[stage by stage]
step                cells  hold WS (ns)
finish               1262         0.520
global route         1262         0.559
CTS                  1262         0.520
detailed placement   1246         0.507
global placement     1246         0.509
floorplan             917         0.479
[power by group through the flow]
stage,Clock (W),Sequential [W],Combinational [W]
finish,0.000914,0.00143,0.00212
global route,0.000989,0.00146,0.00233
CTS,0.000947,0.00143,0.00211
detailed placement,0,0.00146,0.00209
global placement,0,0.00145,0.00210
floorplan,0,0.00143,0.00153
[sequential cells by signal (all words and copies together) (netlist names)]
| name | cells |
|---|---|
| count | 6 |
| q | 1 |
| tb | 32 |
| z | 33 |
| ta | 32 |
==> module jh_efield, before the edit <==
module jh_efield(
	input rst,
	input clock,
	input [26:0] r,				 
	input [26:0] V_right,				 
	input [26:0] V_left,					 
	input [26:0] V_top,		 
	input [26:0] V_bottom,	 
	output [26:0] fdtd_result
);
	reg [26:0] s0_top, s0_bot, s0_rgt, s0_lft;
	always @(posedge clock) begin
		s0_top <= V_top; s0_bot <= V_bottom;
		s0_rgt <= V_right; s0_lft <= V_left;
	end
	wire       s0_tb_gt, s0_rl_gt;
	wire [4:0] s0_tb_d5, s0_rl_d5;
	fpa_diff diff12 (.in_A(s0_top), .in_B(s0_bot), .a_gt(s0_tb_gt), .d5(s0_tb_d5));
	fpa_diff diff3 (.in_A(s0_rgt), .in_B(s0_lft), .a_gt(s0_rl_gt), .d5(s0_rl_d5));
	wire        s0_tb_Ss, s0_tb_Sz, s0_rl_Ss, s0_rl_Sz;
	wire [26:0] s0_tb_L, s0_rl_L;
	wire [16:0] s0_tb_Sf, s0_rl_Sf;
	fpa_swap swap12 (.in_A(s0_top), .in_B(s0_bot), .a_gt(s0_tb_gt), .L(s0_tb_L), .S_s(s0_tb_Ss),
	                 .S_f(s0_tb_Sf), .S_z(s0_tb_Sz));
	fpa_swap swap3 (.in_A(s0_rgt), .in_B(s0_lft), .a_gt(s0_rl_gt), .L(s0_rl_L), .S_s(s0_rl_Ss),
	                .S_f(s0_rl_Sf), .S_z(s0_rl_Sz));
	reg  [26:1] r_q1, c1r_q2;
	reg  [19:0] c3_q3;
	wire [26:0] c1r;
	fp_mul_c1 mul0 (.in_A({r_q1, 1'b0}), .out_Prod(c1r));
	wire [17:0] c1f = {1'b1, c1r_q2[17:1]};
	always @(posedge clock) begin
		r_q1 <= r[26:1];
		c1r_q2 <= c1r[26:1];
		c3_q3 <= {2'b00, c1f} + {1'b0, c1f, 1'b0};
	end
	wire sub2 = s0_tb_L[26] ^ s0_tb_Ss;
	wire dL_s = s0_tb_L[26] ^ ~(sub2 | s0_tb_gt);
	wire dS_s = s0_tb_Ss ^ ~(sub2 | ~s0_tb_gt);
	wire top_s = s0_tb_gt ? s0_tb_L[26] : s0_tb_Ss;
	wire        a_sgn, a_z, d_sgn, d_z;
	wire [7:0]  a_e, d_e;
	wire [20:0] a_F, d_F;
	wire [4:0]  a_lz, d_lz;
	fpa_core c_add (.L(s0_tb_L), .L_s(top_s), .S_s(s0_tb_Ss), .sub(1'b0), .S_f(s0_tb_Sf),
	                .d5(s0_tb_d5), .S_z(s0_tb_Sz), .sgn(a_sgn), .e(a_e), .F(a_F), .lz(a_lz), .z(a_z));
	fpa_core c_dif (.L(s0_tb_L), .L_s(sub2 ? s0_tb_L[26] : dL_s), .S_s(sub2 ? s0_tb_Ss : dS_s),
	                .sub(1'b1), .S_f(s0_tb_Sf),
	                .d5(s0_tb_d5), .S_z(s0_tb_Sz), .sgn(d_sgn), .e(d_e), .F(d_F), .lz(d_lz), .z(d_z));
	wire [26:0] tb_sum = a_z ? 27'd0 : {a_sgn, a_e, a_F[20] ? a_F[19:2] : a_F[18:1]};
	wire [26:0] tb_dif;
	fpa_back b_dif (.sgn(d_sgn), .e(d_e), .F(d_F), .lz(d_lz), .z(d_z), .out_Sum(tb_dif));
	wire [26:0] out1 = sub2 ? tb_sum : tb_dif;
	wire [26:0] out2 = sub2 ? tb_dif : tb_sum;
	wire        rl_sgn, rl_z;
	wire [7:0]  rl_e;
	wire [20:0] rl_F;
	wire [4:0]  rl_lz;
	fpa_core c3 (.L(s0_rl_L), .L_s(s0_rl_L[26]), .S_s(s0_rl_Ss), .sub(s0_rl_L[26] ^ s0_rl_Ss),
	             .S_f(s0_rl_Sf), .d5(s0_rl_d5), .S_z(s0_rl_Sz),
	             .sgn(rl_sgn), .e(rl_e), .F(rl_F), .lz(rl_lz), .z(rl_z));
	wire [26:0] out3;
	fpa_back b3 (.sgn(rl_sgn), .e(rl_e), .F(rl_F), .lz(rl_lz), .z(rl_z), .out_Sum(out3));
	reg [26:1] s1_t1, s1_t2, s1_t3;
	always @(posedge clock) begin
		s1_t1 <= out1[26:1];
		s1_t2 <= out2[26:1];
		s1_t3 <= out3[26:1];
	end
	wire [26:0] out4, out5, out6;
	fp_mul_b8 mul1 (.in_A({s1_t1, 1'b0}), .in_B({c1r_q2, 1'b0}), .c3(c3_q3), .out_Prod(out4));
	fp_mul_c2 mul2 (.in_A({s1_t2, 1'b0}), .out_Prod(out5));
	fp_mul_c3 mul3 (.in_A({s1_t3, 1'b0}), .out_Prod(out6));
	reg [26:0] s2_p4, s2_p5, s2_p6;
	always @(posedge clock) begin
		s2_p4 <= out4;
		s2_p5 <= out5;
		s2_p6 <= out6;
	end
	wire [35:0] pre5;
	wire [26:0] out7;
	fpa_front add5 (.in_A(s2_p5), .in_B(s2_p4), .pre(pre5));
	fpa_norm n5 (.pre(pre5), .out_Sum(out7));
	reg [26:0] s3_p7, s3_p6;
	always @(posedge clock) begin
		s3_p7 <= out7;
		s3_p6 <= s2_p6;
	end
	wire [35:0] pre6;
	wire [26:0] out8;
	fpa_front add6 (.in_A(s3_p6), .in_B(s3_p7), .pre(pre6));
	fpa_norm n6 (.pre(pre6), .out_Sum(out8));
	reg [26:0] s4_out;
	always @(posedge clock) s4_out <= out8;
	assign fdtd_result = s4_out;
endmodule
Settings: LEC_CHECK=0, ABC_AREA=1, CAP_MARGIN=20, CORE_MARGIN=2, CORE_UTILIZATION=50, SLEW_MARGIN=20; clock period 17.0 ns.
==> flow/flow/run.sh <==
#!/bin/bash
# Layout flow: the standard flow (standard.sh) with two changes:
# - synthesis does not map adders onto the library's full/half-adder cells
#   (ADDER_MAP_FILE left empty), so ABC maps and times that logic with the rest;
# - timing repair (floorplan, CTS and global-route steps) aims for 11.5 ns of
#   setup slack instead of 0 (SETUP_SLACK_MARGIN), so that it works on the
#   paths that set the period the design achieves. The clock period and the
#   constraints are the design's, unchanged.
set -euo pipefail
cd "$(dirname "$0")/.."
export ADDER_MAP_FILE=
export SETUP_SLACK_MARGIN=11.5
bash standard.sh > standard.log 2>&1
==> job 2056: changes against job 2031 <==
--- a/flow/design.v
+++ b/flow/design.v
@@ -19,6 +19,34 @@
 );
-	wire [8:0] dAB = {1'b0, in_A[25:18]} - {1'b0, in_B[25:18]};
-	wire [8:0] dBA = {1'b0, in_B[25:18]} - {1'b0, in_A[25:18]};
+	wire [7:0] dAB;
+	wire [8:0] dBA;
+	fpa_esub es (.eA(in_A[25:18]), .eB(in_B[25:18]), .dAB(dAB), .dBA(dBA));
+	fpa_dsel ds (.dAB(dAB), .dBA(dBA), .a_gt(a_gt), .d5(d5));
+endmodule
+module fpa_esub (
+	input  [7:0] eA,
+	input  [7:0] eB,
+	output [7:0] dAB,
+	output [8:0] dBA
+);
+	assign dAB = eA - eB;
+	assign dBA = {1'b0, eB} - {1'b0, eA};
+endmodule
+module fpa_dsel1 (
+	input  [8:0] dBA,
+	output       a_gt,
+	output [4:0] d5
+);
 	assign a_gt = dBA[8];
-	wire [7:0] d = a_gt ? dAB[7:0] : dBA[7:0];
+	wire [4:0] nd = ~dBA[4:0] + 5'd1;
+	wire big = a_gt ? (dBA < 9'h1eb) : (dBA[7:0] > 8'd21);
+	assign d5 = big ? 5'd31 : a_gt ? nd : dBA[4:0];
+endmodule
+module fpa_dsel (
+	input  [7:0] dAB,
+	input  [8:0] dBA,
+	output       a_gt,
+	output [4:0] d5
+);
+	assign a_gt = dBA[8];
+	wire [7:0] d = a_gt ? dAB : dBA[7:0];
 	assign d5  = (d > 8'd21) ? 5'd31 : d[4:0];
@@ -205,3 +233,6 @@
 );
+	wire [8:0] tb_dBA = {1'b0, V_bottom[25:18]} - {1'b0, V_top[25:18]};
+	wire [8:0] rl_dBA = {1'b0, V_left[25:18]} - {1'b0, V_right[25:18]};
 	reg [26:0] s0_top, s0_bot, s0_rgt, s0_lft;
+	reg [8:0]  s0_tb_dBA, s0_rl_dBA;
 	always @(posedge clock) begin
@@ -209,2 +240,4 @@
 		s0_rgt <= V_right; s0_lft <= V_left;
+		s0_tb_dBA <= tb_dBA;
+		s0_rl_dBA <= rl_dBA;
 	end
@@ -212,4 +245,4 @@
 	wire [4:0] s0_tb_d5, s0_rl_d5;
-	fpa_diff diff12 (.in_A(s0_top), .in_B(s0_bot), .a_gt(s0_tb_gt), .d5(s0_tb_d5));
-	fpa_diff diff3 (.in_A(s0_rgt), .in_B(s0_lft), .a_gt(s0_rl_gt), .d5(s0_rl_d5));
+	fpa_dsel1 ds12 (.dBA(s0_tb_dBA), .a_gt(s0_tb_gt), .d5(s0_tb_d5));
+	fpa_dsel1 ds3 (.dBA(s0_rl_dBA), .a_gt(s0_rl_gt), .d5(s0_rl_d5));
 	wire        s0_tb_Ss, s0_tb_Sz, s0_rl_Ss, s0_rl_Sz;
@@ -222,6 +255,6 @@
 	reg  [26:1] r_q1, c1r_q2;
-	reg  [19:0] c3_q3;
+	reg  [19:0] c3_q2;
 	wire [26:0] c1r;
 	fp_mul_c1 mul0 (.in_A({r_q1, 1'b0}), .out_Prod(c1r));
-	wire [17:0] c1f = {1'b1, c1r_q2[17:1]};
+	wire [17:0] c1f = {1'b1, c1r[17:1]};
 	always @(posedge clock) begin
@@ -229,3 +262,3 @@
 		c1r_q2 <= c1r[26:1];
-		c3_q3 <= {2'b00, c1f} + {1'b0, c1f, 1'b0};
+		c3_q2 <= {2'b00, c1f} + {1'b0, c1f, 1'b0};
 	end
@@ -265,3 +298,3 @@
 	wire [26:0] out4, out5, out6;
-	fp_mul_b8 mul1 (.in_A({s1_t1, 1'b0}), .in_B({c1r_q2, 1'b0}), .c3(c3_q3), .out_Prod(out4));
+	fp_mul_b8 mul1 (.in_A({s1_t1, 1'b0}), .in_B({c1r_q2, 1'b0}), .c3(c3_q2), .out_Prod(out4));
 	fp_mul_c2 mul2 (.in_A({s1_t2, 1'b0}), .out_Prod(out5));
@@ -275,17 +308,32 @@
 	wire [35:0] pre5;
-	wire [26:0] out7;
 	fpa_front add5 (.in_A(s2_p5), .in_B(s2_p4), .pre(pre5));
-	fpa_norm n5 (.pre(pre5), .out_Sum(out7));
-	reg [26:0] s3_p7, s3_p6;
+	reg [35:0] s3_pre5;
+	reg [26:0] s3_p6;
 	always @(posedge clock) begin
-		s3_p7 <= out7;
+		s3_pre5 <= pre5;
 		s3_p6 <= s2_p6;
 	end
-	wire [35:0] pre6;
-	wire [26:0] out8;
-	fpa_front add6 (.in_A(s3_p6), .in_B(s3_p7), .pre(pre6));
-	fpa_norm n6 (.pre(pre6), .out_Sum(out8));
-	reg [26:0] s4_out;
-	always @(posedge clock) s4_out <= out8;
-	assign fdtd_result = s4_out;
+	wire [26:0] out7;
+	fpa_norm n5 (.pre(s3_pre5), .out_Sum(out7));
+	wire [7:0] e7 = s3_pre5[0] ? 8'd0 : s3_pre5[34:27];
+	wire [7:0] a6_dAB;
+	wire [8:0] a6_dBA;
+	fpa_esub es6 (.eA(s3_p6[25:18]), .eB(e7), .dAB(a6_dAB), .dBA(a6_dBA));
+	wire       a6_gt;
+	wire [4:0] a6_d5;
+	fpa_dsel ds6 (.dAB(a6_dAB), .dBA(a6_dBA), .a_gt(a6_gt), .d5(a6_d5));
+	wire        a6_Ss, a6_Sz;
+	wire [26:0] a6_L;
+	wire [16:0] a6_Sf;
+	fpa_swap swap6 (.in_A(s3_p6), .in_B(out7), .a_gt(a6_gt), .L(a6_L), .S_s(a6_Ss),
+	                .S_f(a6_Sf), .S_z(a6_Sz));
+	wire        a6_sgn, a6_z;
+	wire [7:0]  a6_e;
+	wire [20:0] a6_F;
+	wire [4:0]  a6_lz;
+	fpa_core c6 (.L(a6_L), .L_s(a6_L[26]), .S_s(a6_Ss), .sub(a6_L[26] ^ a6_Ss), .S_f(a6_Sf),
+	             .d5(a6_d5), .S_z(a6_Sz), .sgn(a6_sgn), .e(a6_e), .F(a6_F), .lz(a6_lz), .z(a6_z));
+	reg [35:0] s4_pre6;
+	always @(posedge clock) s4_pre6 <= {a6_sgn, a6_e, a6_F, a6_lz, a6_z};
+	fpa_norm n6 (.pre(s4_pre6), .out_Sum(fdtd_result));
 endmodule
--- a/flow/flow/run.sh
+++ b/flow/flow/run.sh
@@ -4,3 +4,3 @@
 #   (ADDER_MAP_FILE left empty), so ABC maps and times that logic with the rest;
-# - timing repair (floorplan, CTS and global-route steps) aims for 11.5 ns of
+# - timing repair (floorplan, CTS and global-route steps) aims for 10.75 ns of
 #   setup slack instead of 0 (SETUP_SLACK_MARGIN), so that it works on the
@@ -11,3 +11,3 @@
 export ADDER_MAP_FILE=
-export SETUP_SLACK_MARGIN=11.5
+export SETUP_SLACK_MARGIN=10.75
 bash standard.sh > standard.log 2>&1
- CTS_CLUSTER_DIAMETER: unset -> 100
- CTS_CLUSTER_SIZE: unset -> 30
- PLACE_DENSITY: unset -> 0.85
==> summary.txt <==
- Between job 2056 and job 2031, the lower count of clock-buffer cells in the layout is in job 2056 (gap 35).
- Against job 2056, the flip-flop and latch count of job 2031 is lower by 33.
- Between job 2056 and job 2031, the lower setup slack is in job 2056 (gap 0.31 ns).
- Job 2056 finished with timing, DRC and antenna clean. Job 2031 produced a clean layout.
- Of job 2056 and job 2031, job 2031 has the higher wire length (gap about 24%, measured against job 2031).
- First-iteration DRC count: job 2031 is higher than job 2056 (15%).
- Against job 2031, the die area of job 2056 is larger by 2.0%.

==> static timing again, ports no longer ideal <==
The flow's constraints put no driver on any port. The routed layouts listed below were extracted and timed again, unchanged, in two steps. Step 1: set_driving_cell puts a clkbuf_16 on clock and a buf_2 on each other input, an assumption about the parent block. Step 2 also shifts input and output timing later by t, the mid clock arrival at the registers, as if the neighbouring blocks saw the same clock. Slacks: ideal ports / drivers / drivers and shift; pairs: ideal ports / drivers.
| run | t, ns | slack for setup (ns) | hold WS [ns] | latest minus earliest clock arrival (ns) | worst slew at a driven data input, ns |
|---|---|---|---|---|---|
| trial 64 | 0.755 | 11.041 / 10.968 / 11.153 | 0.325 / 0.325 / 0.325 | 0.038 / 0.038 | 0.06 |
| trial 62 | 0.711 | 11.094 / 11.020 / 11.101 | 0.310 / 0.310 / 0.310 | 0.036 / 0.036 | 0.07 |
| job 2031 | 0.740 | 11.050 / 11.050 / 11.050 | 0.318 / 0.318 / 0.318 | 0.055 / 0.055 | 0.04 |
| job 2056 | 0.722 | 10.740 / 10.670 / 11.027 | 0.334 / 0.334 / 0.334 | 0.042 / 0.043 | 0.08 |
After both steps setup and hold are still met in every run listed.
- - - - -
About this exercise —
Each line holding "detailed" in the records should be copied out.

Result of this task —
detailed placement   1246         0.507
detailed placement,0,0.00146,0.00209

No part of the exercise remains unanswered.